ASK THE EDD LAWYER – HOW TO AVOID A PROBLEMATIC EDD ASSESSMENT
By Robert S. Schriebman
July 1, 2015
The month of June 2015 brought with it several examples of problematic and frustrating EDD assessments. These assessments were problematic for my clients and frustrating for me in my efforts to resolve them by obtaining the best possible results for my clients. In this article I will present to you the type of EDD assessment you never want to get, but unfortunately, is becoming all too common. My clients are given big EDD bills that cannot have short-term positive result.
Alpha Corporation (Alpha) is a California corporation. Beginning 2012 through March 2015, Alpha employed two corporate officers, three administrative employees, and engaged ten outside workers treated as independent contractors.
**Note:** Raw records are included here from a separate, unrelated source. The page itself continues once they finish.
Source: an optimization exercise on an open RTL-to-GDS flow (aim: small area, a short achievable clock period and few clock cycles). Production flows keep margins and buffers that such runs may drop.
RTL that was checked went through simulation tests only; none was proved equivalent to the original.
Power figures rest on the tool's default switching activity, not on a simulated workload.

## MS
module MS(
	rst_n,
	clk,
	in_valid,
	maze,
	player_x,
	player_y,
	prize_x_1,
	prize_y_1,
	prize_x_2,
	prize_y_2,
	prize_x_3,
	prize_y_3,
	out_valid,
	out_x,
	out_y
);
input rst_n, clk, in_valid;
input [14:0] maze;
input [3:0] player_x, player_y;
input [3:0] prize_x_1, prize_y_1;
input [3:0] prize_x_2, prize_y_2;
input [3:0] prize_x_3, prize_y_3;
output reg out_valid;
output reg [3:0] out_x, out_y;
localparam ST_IDLE  = 3'd0,
           ST_LOAD  = 3'd1,
           ST_INJ   = 3'd2,
           ST_FLOOD = 3'd3,
           ST_CHASE = 3'd4,
           ST_WAIT  = 3'd5;
reg [2:0] st;
reg [3:0] cnt;
reg       ivr;      
reg [2:0] remc;     
reg [2:0] pend;     
reg       clrf;     
reg       ij;
reg [3:0] jx, jy;   
reg [3:0] sx, sy;   
reg [5:0] ci;       
reg [7:0] cr, cc;   
reg [3:0] qx1, qy1, qx2, qy2, qx3, qy3;
reg       wpop;     
reg [3:0] wx, wy;
reg [1:0] wd;
reg [2:0] fm [0:7];
reg [3:0] wp, rp;   
reg [55:0] hw, vw;
wire [6:0] hrow = ~{maze[13], maze[11], maze[9], maze[7], maze[5], maze[3], maze[1]};
wire [7:0] vrow = ~{maze[14], maze[12], maze[10], maze[8], maze[6], maze[4], maze[2], maze[0]};
wire idl = (st == ST_IDLE) || (st == ST_WAIT);
wire ldh = (idl && !ivr) || (st == ST_LOAD && !cnt[0]);
  ...
Size: ~500 flip-flops, roughly 30000 µm² of cells after synthesis.
==> flow/config.mk <==
export PLATFORM = sky130hd
export DESIGN_NAME = MS
export DESIGN_NICKNAME = MS
export VERILOG_FILES = /design/flow/design.v
export SDC_FILE = /design/flow/constraint.sdc
export NUM_CORES = 4
export LEC_CHECK = 0
export CAP_MARGIN = 20
export CORE_MARGIN = 2
export CORE_UTILIZATION = 60
export SLEW_MARGIN = 20
export SYNTH_MEMORY_MAX_BITS = 8192
==> flow/constraint.sdc <==
create_clock -name core_clock -period 12.0 [get_ports {clk}]
set_input_delay 2.4000 -clock core_clock [delete_from_list [all_inputs] [get_ports {clk}]]
set_output_delay 2.4000 -clock core_clock [all_outputs]
set_load 0.01 [all_outputs]
standard.sh (not shown) runs the stock make flow with config.mk's settings and CLKGATE_MAP_FILE= SYNTH_SCRIPT=/design/flow/synth_recipe.tcl, a recipe that flattens the netlist after the stock synthesis.
==> flow/flow/run.sh <==
#!/bin/bash
# The standard layout (synthesis unchanged), with timing repair aiming
# for a larger setup margin than the default flow settings allow. The full
# output of the make run (yosys, openroad, klayout) goes to standard.log;
# each ORFS step also keeps its own log under orfs/logs.
set -euo pipefail
bash standard.sh SETUP_SLACK_MARGIN=8.5 finish > standard.log 2>&1
The starting point finished with timing, DRC and antenna clean.
Change:
--- a/flow/config.mk
+++ b/flow/config.mk
@@ -9,4 +9,6 @@
 export CORE_MARGIN = 2
 export CORE_UTILIZATION = 60
+export CTS_BUF_LIST = sky130_fd_sc_hd__clkbuf_4 sky130_fd_sc_hd__clkbuf_8
+export CTS_CLUSTER_SIZE = 24
 export SLEW_MARGIN = 20
 export SYNTH_MEMORY_MAX_BITS = 8192
Outcome: The new run went through all stages and came out clean. Area after synthesis does not change. First-iteration DRC count went down by 4.7%. Via count went up by 1.1%. Worst hold slack hardly moves. Combinational power went up by about 2%. Worst setup slack got worse by 0.11 ns.
No run of this note included a check of the RTL's function; only the layout flow was run.

* * *

beta:
The RTL this note starts from:
==> flow/design.v <==
module RA1SH(Q, CLK, CEN, WEN, A, D, OEN);
output reg [7:0] Q;
input CLK, CEN, WEN, OEN;
input [7:0] A;
input [7:0] D;
reg [7:0] mem [0:255];
always @(posedge CLK) begin
	if (!CEN) begin
		if (!WEN) mem[A] <= D;
		else Q <= mem[A];
	end
end
endmodule
module MS(
	rst_n,
	clk,
	in_valid,
	maze,
	player_x,
	player_y,
	prize_x_1,
	prize_y_1,
	prize_x_2,
	prize_y_2,
	prize_x_3,
	prize_y_3,
	out_valid,
	out_x,
	out_y
);
input rst_n, clk, in_valid;
input [14:0] maze;
input [3:0] player_x, player_y;
input [3:0] prize_x_1, prize_y_1;
input [3:0] prize_x_2, prize_y_2;
input [3:0] prize_x_3, prize_y_3;
output reg out_valid;
output reg [3:0] out_x, out_y;
localparam ST_IDLE  = 3'd0,
           ST_LOAD  = 3'd1,
           ST_INJ   = 3'd2,
           ST_FLOOD = 3'd3,
           ST_WALK  = 3'd4,
           ST_PRE   = 3'd5;
reg [2:0] st;
reg [3:0] cnt;
reg [2:0] rem;      
reg [2:0] pend;     
reg       clrf;     
reg       par;      
reg       sv;       
reg [3:0] wx, wy;   
reg [1:0] wd;       
reg [5:0] ia, ib;   
reg       sRA, sFA, sRB, sFB, sD0, sD1;
reg       ij, jclr;
reg [3:0] jx, jy;
reg [3:0] qx1, qy1, qx2, qy2, qx3, qy3;
reg [55:0] hw, vw;
wire [6:0] hrow = {maze[13], maze[11], maze[9], maze[7], maze[5], maze[3], maze[1]};
wire [7:0] vrow = {maze[14], maze[12], maze[10], maze[8], maze[6], maze[4], maze[2], maze[0]};
always @(posedge clk) begin
	if (in_valid & ~par) hw <= {hrow, hw[55:7]};
	if (in_valid &  par) vw <= {vrow, vw[55:8]};
end
always @(posedge clk or negedge rst_n) begin
	if (!rst_n) par <= 1'b0;
	else par <= in_valid & ~par;
end
wire [2:0] pfirst = pend[0] ? 3'b001 : pend[1] ? 3'b010 : 3'b100;
wire pgo = (st == ST_INJ) || (st == ST_LOAD && cnt >= 4'd2);
wire s_hp = jx[0];
wire s_vp = jy[0];
wire s_nd = ~jx[0] & ~jy[0];
wire [7:0] ca = 8'b1 << jx[3:1];
wire [7:0] ra = 8'b1 << jy[3:1];
wire [7:0] cb = s_hp ? {ca[6:0], 1'b0} : (s_vp ? ca : 8'b0);
wire [7:0] rb = s_vp ? {ra[6:0], 1'b0} : ra;
wire fl = (st == ST_FLOOD) || (st == ST_WALK) || (st == ST_PRE);
reg [63:0] R, F, D0, D1;
genvar gi, gj;
generate
for (gj = 0; gj < 8; gj = gj + 1) begin : row
	for (gi = 0; gi < 8; gi = gi + 1) begin : col
		localparam integer N = gj * 8 + gi;
		wire nr = (gi < 7) ? (~hw[(gj*7+gi) % 56]   & R[(N+1) % 64]) : 1'b0;
		wire nl = (gi > 0) ? (~hw[(gj*7+gi+55) % 56] & R[(N+63) % 64]) : 1'b0;
		wire nd = (gj < 7) ? (~vw[(gj*8+gi) % 56]   & R[(N+8) % 64]) : 1'b0;
		wire nu = (gj > 0) ? (~vw[(gj*8+gi+48) % 56] & R[(N+56) % 64]) : 1'b0;
		wire er = nr & ~F[(N+1) % 64];
		wire el = nl & ~F[(N+63) % 64];
		wire ed = nd & ~F[(N+8) % 64];
		wire eu = nu & ~F[(N+56) % 64];
		wire anye = er | el | ed | eu;
		wire anyn = nr | nl | nd | nu;
		wire sr = anye ? er : nr;
		wire sl = anye ? el : nl;
		wire sd = anye ? ed : nd;
		wire nax = ~(sr | sl);
		wire nng = nax ? ~sd : sl;
		wire isA = ca[gi] & ra[gj];
		wire isB = cb[gi] & rb[gj];
		wire Rb = R[N] & ~jclr;
		wire Fb = F[N] & ~jclr;
		always @(posedge clk) begin
			if (ij) begin
				if (isA & s_nd) begin
					R[N] <= 1'b1; F[N] <= 1'b0;
				end else if ((isA | isB) & ~s_nd & ~Rb) begin
					R[N] <= 1'b1; F[N] <= 1'b1;
					D0[N] <= s_vp; D1[N] <= isB;
				end else begin
					R[N] <= Rb; F[N] <= Fb;
				end
			end else if (fl) begin
				if (~R[N] & anyn) begin
					R[N] <= 1'b1; F[N] <= ~anye;
					D0[N] <= nax; D1[N] <= nng;
				end else begin
					F[N] <= 1'b0;
				end
			end
		end
	end
end
endgenerate
wire at_node = ~wx[0] & ~wy[0];
wire w_vp = wy[0];
wire goA = sRA & (~sRB | ~sFA);
wire sdet = sv & (at_node ? sRA : (sRA | sRB));
wire [1:0] pdir = {w_vp, goA};
wire [1:0] dir = at_node ? {sD0, sD1} : wd;
wire [3:0] nx = dir[1] ? wx : (dir[0] ? wx - 4'd1 : wx + 4'd1);
wire [3:0] ny = dir[1] ? (dir[0] ? wy - 4'd1 : wy + 4'd1) : wy;
wire [2:0] hx = dir[0] ? wx[3:1] - 3'd1 : wx[3:1] + 3'd1;
wire [2:0] hy = dir[0] ? wy[3:1] - 3'd1 : wy[3:1] + 3'd1;
wire [5:0] ahead = dir[1] ? {hy, wx[3:1]} : {wy[3:1], hx};
wire [5:0] pa = {wy[3:1], wx[3:1]};
wire [5:0] pb = pa + (w_vp ? 6'd8 : 6'd1);
wire m1 = rem[0] && wx == qx1 && wy == qy1;
wire m2 = rem[1] && wx == qx2 && wy == qy2;
wire m3 = rem[2] && wx == qx3 && wy == qy3;
wire [2:0] mv = {m3, m2, m1};
wire match = m1 | m2 | m3;
wire [2:0] rem_n = rem & ~mv;
wire start = in_valid && (st != ST_LOAD);
wire step = (st == ST_PRE) || ((st == ST_FLOOD) && sdet && at_node) ||
            ((st == ST_WALK) && !match);
always @(posedge clk) begin
	sRA <= R[ia]; sFA <= F[ia]; sD0 <= D0[ia]; sD1 <= D1[ia];
	sRB <= R[ib]; sFB <= F[ib];
end
always @(posedge clk or negedge rst_n) begin
	if (!rst_n) begin
		st <= ST_IDLE;
		cnt <= 4'd0;
		rem <= 3'b000;
		pend <= 3'b000;
		clrf <= 1'b0;
		ij <= 1'b0;
		sv <= 1'b0;
		out_valid <= 1'b0;
	end else begin
		out_valid <= step;
		sv <= ((st == ST_FLOOD) || (st == ST_LOAD)) && !ij;
		ij <= 1'b0;
		if (pgo && pend != 3'b000) begin
			ij <= 1'b1;
			pend <= pend & ~pfirst;
			clrf <= 1'b0;
		end
		if (start) begin
			st <= ST_LOAD;
			cnt <= 4'd1;
			rem <= 3'b111;
			pend <= 3'b111;
			clrf <= 1'b1;
		end else begin
			case (st)
			ST_LOAD: begin
				cnt <= cnt + 4'd1;
				if (cnt == 4'd1) out_valid <= 1'b1;
				if (cnt == 4'd14) st <= ST_FLOOD;
			end
			ST_INJ: begin
				if ((pend & ~pfirst) == 3'b000) st <= ST_FLOOD;
			end
			ST_FLOOD: begin
				if (sdet) st <= at_node ? ST_WALK : ST_PRE;
			end
			ST_PRE: st <= ST_WALK;
			ST_WALK: begin
				if (match) begin
					rem <= rem_n;
					if (rem_n == 3'b000) st <= ST_IDLE;
					else begin
						st <= ST_INJ;
						pend <= rem_n;
						clrf <= 1'b1;
					end
				end
			end
			default: st <= ST_IDLE;
			endcase
		end
	end
end
always @(posedge clk) begin
	if (pgo) begin
		jx <= pfirst[0] ? qx1 : pfirst[1] ? qx2 : qx3;
		jy <= pfirst[0] ? qy1 : pfirst[1] ? qy2 : qy3;
		jclr <= clrf;
	end
	if (st == ST_LOAD) begin
		qx1 <= prize_x_1; qy1 <= prize_y_1;
		qx2 <= prize_x_2; qy2 <= prize_y_2;
		qx3 <= prize_x_3; qy3 <= prize_y_3;
	end
	if (st == ST_FLOOD && sdet && !at_node) begin
		ia <= goA ? pa : pb;
		wd <= pdir;
	end else if (step) begin
		if (at_node) ia <= ahead;
		wd <= dir;
	end else if (st != ST_FLOOD && st != ST_WALK) begin
		ia <= pa;
		ib <= pb;
	end
	if (st == ST_LOAD && cnt == 4'd1) begin
		wx <= player_x; wy <= player_y;
		out_x <= player_x; out_y <= player_y;
	end else if (step) begin
		wx <= nx; wy <= ny;
		out_x <= nx; out_y <= ny;
	end else begin
		out_x <= 4'd0; out_y <= 4'd0;
	end
end
endmodule
Settings: LEC_CHECK=0, CAP_MARGIN=20, CORE_MARGIN=2, CORE_UTILIZATION=40, SLEW_MARGIN=20, SYNTH_MEMORY_MAX_BITS=8192; clock period 12.0 ns.
run.sh (not shown) runs the stock make flow with config.mk's settings and CLKGATE_MAP_FILE= SYNTH_SCRIPT=/design/flow/synth_recipe.tcl, a recipe that flattens the netlist after the stock synthesis.
Stock flow here: none of the scripts above is used.
Testbench counts of beta, summed over its fixed seeds: cycles 7,456.
> inputs changed (beta -> delta)
Settings: putting ABC_CLOCK_PERIOD_IN_PS at 3000 where nothing was set.
Diff beta..delta | clock skew | negligible
Proportion of cell area occupied by multi-input gates came out exactly the same in delta and beta.
Summary of delta over beta: cell area after layout held; worst endpoint data arrival time barely changed; number of failing setup endpoints in the final timing report saw little to no change; cell count after synthesis shows no meaningful change; final wirelength now sits at about the same level.

* * *

## the previous run
MS, a different RTL version from the one above (not shown whole).
Size: ~4100 cells after synthesis, roughly 500 flip-flops, about 59 I/O pins, ~30000 sq um of cells after synthesis.
==> flow/config.mk <==
export PLATFORM = sky130hd
export DESIGN_NAME = MS
export DESIGN_NICKNAME = MS
export VERILOG_FILES = /design/flow/design.v
export SDC_FILE = /design/flow/constraint.sdc
export NUM_CORES = 4
export LEC_CHECK = 0
export ABC_AREA = 1
export CAP_MARGIN = 20
export CORE_MARGIN = 2
export CORE_UTILIZATION = 40
export SLEW_MARGIN = 20
export SYNTH_MEMORY_MAX_BITS = 8192
==> flow/constraint.sdc <==
create_clock -name core_clock -period 12.0 [get_ports {clk}]
set_input_delay 2.4000 -clock core_clock [delete_from_list [all_inputs] [get_ports {clk}]]
set_output_delay 2.4000 -clock core_clock [all_outputs]
set_load 0.01 [all_outputs]
standard.sh (not shown) runs the stock make flow with config.mk's settings and CLKGATE_MAP_FILE= SYNTH_SCRIPT=/design/flow/synth_recipe.tcl, a recipe that flattens the netlist after the stock synthesis.
Scripts as last shown in full above: flow/flow/run.sh
The previous run completed; timing, DRC and antenna clean
Testbench counts of the previous run, summed over its fixed seeds: cycles 6,323.
Input changes introduced in the current run (baseline for comparison: the previous run):
Settings: ABC_AREA no longer set, was 1.
[summary]
- The current run: done, clean on timing, DRC and antenna
- Between the current run and the previous run, it is the current run whose combinational cell power is lower, by about 17%.
- When the current run is measured against the previous run, its post-layout instance count excluding filler cells turns out 21% lower.
- In the reports for the current run and the previous run, the smaller largest clock skew in the final design belongs to the previous run.
- Of the current run and the previous run, the previous run shows the higher worst endpoint data arrival time, with the current run below it.
- Last weighted congestion value of the routability-driven placer, the current run vs the previous run: down by a few percent
- Delta (the current run minus the previous run): simple-gate share of the synthesized area saw a decrease; shortest clock period the worst path allows after layout now smaller; via count has decreased.

* * *

Another version of the RTL of MS (not shown whole).
Size: about 59 I/O pins, ~28000 um2 of cells after synthesis.
export LEC_CHECK = 0
export CAP_MARGIN = 20
export CORE_MARGIN = 2
export CORE_UTILIZATION = 60
export SLEW_MARGIN = 20
export SYNTH_MEMORY_MAX_BITS = 8192
create_clock -name core_clock -period 12.0 [get_ports {clk}]
==> flow/flow/run.sh <==
#!/bin/bash
# The standard layout (synthesis unchanged), with timing repair aiming
# for a larger setup margin than the default flow settings allow. The full
# output of the make run (yosys, openroad, klayout) goes to standard.log;
# each ORFS step also keeps its own log under orfs/logs.
set -euo pipefail
bash standard.sh SETUP_SLACK_MARGIN=8.7 finish > standard.log 2>&1
The starting point produced a clean layout.
Testbench counts at the start, summed over its fixed seeds: cycles 6,411.
Next try:
--- a/flow/flow/run.sh
+++ b/flow/flow/run.sh
@@ -5,3 +5,3 @@
 # each ORFS step also keeps its own log under orfs/logs.
 set -euo pipefail
-bash standard.sh SETUP_SLACK_MARGIN=8.7 finish > standard.log 2>&1
+bash standard.sh SETUP_SLACK_MARGIN=8.5 finish > standard.log 2>&1
Register-to-register slack got worse by 0.33 ns.
Setup slack loses 0.020 ns.
Combinational power stays flat.
Routed wire length is lower slightly.
Worst hold slack gains 0.0033 ns.
Die area is unchanged.
Sequential share of layout area grows by 0.42 points.
Sequential cell count is unchanged.
Cell count barely changes.
Utilization came out lower by 0.68 points.
Design area shrinks slightly.

## re-timing with driven ports
The results above use ideal ports. As a check the final layouts listed here were re-extracted and re-timed, cells and wires unchanged.
Step 1 (the two cells are an assumption about what drives the block):
set clk [get_ports {clk}]
set_driving_cell -lib_cell sky130_fd_sc_hd__clkbuf_16 $clk
set_driving_cell -lib_cell sky130_fd_sc_hd__buf_2 [delete_from_list [all_inputs] $clk]
Step 2 moves the port delays by t, midway between the first and last clock arrival at a register: inputs arrive t later, outputs are due t later. That takes back most of the time a late clock gives input paths.
Slacks: no drivers / after step 1 / after step 2; pairs: no drivers / after step 1.
run	t (ns)	setup WS [ns]	worst setup path after step 2	worst slew at a driven data input, ns	pins driven straight from the clock port
the first run of note 1	0.684	8.512 / 8.443 / 8.533	register to register	0.06	1
the second run of note 1	0.782	8.405 / 8.347 / 8.545	register to register	0.06	1
beta	0.688	7.738 / 7.738 / 7.201	input to register	0.06	1
delta	0.688	7.738 / 7.738 / 7.201	input to register	0.06	1
the previous run	0.693	8.332 / 8.332 / 8.328	input to register	0.05	1
the current run	0.696	8.486 / 8.422 / 8.063	input to register	0.11	1
the first run of note 4	0.681	8.403 / 8.342 / 8.631	input to register	0.05	1
the second run of note 4	0.681	8.383 / 8.330 / 8.383	register to register	0.04	1
After both steps every run listed still meets setup and hold.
There were no written agreements between Alpha and its outside contractors. The EDD audited Alpha for the period beginning April 1, 2012 and ending March 31, 2015. My law office did not represent Alpha during the audit.
The EDD Assessment
In mid June 2015, Alpha received the following EDD Notice of Assessment. The audit covered the period beginning April 1, 2012 and ending March 31, 2015.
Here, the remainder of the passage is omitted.